[Dataset entries]
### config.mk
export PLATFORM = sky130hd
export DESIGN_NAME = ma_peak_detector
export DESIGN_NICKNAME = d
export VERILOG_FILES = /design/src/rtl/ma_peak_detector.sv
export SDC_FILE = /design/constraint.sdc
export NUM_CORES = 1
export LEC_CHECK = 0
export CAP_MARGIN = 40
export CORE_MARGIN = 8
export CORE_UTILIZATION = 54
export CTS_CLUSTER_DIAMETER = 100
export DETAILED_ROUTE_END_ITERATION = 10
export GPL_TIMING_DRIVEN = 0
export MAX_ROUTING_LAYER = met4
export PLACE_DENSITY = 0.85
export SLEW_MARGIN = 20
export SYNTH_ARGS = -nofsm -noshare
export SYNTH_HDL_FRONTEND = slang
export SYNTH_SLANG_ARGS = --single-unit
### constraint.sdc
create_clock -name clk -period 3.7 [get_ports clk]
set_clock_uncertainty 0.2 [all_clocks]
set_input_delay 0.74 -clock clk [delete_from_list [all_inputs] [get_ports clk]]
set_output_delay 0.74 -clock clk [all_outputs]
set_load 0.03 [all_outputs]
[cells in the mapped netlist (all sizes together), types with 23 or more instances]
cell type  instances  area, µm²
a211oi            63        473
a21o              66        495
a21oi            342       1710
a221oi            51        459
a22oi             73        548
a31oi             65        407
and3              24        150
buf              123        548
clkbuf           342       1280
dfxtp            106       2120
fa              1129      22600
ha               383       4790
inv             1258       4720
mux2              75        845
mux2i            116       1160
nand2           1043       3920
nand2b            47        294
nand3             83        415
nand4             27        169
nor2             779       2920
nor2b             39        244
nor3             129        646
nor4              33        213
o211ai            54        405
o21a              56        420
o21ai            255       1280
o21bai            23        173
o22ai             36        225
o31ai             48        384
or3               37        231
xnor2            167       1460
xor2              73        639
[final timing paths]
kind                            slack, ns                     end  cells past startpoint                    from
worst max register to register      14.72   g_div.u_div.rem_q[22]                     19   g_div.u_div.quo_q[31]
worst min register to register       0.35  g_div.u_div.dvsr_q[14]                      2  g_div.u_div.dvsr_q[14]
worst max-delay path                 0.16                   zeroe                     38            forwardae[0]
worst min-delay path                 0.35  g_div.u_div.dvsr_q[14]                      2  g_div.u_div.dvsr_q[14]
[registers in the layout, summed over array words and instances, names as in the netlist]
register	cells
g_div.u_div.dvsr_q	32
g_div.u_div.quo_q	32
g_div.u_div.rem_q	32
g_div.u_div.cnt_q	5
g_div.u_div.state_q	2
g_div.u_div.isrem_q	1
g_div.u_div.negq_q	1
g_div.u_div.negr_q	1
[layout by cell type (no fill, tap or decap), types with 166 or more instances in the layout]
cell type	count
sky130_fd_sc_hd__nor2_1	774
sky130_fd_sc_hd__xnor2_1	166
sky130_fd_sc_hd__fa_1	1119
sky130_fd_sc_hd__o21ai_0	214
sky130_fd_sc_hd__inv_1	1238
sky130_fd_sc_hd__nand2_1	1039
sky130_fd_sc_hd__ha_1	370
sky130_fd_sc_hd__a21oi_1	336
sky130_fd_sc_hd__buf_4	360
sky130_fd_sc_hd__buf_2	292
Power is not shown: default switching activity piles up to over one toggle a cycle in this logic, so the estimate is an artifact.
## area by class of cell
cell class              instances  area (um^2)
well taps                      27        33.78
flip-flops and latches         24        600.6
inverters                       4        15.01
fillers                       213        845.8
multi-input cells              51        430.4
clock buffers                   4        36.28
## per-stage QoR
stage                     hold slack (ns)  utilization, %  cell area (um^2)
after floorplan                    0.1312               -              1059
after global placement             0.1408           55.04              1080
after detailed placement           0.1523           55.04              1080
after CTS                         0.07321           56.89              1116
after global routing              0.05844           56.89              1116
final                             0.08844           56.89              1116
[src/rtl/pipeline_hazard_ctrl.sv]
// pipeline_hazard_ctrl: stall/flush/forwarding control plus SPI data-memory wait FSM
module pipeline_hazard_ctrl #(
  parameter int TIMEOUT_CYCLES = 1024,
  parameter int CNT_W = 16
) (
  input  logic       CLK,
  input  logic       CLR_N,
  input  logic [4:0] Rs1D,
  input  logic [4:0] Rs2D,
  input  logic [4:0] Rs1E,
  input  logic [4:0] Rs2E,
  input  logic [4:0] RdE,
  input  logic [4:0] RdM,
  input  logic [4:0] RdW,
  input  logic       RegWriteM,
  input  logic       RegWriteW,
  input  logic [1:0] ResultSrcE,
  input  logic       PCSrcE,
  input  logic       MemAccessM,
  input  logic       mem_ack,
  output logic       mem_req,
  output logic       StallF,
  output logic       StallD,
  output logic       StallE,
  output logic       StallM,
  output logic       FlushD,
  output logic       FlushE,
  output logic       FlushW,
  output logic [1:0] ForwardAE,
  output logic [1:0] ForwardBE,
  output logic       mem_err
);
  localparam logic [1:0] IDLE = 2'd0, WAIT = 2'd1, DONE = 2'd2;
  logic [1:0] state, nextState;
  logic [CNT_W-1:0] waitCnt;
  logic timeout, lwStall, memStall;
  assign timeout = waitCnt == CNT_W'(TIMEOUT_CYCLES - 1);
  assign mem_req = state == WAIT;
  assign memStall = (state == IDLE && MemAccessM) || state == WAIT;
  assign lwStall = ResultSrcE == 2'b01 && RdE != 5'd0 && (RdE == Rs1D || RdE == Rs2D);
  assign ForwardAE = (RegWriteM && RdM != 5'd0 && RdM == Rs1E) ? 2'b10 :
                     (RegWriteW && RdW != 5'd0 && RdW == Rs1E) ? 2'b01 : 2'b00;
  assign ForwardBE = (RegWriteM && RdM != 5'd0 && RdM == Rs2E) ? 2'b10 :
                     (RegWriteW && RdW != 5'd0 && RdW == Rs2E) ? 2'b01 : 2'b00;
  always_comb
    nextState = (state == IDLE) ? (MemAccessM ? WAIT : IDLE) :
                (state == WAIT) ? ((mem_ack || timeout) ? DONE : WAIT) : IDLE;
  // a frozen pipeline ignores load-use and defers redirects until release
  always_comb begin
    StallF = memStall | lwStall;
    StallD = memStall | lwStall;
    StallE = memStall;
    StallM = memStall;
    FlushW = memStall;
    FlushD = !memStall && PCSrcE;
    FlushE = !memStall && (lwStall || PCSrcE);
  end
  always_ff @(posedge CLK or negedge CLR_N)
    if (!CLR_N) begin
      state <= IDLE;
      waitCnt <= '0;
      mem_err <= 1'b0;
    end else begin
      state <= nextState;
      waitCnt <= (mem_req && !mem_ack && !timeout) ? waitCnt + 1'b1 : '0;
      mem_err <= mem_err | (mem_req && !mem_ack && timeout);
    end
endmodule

• **Exercise brief**
All lines above containing the string "global": copy each one.

• **Answer below**
after global placement             0.1408           55.04              1080
after global routing              0.05844           56.89              1116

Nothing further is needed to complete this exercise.